■ **BRIEF**
Among the entries below, please repeat exactly and only the lines from the line containing "export DETAILED_ROUTE_END_ITERATION = 10" to the line containing "logic grp_en;", both lines included.

═══ GIVEN DATA

==> config.mk <==
export PLATFORM = sky130hd
export DESIGN_NAME = gpio_edge_irq_agg
export DESIGN_NICKNAME = d
export VERILOG_FILES = /design/src/rtl/gei_pkg.sv /design/src/rtl/gei_reg_decode.sv /design/src/rtl/gei_edge_cell.sv /design/src/rtl/gei_group_irq.sv /design/src/rtl/gpio_edge_irq_agg.sv
export SDC_FILE = /design/constraint.sdc
export NUM_CORES = 1
export LEC_CHECK = 0
export ABC_AREA = 1
export BUFFER_PORTS_ARGS = -buffer_cell sky130_fd_sc_hd__buf_2
export CORE_AREA = 2 2 107 109
export DETAILED_ROUTE_END_ITERATION = 10
export DIE_AREA = 0 0 109 111
export HOLD_SLACK_MARGIN = 0.1
export PLACE_DENSITY = 0.86
export SLEW_MARGIN = 10
export SYNTH_ARGS = -nofsm -noshare
export SYNTH_HDL_FRONTEND = slang
export SYNTH_SLANG_ARGS = --single-unit
export TNS_END_PERCENT = 20
==> constraint.sdc <==
create_clock -name clk -period 1.5 [get_ports clk]
set_input_delay 0.3 -clock clk [delete_from_list [all_inputs] [get_ports clk]]
set_output_delay 0.3 -clock clk [all_outputs]
set_load 0.005 [all_outputs]
==> src/rtl/gei_pkg.sv <==
package gei_pkg;
  localparam int unsigned ADDR_W = 8;

  // register map (byte addresses), ascending order within the bank window
  localparam logic [ADDR_W-1:0] OFS_GRP_EN   = 8'h08;
  localparam logic [ADDR_W-1:0] OFS_RISE_SET = 8'h24;
  localparam logic [ADDR_W-1:0] OFS_RISE_CLR = 8'h28;
  localparam logic [ADDR_W-1:0] OFS_FALL_SET = 8'h2C;
  localparam logic [ADDR_W-1:0] OFS_FALL_CLR = 8'h30;
  localparam logic [ADDR_W-1:0] OFS_STAT_CLR = 8'h34;

  typedef struct packed {
    logic rise_set;
    logic rise_clr;
    logic fall_set;
    logic fall_clr;
    logic stat_clr;
    logic grp_en;
  } wr_strobe_t;
endpackage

══════

■ **REPLY**
export DETAILED_ROUTE_END_ITERATION = 10
export DIE_AREA = 0 0 109 111
export HOLD_SLACK_MARGIN = 0.1
export PLACE_DENSITY = 0.86
export SLEW_MARGIN = 10
export SYNTH_ARGS = -nofsm -noshare
export SYNTH_HDL_FRONTEND = slang
export SYNTH_SLANG_ARGS = --single-unit
export TNS_END_PERCENT = 20
==> constraint.sdc <==
create_clock -name clk -period 1.5 [get_ports clk]
set_input_delay 0.3 -clock clk [delete_from_list [all_inputs] [get_ports clk]]
set_output_delay 0.3 -clock clk [all_outputs]
set_load 0.005 [all_outputs]
==> src/rtl/gei_pkg.sv <==
package gei_pkg;
  localparam int unsigned ADDR_W = 8;

  // register map (byte addresses), ascending order within the bank window
  localparam logic [ADDR_W-1:0] OFS_GRP_EN   = 8'h08;
  localparam logic [ADDR_W-1:0] OFS_RISE_SET = 8'h24;
  localparam logic [ADDR_W-1:0] OFS_RISE_CLR = 8'h28;
  localparam logic [ADDR_W-1:0] OFS_FALL_SET = 8'h2C;
  localparam logic [ADDR_W-1:0] OFS_FALL_CLR = 8'h30;
  localparam logic [ADDR_W-1:0] OFS_STAT_CLR = 8'h34;

  typedef struct packed {
    logic rise_set;
    logic rise_clr;
    logic fall_set;
    logic fall_clr;
    logic stat_clr;
    logic grp_en;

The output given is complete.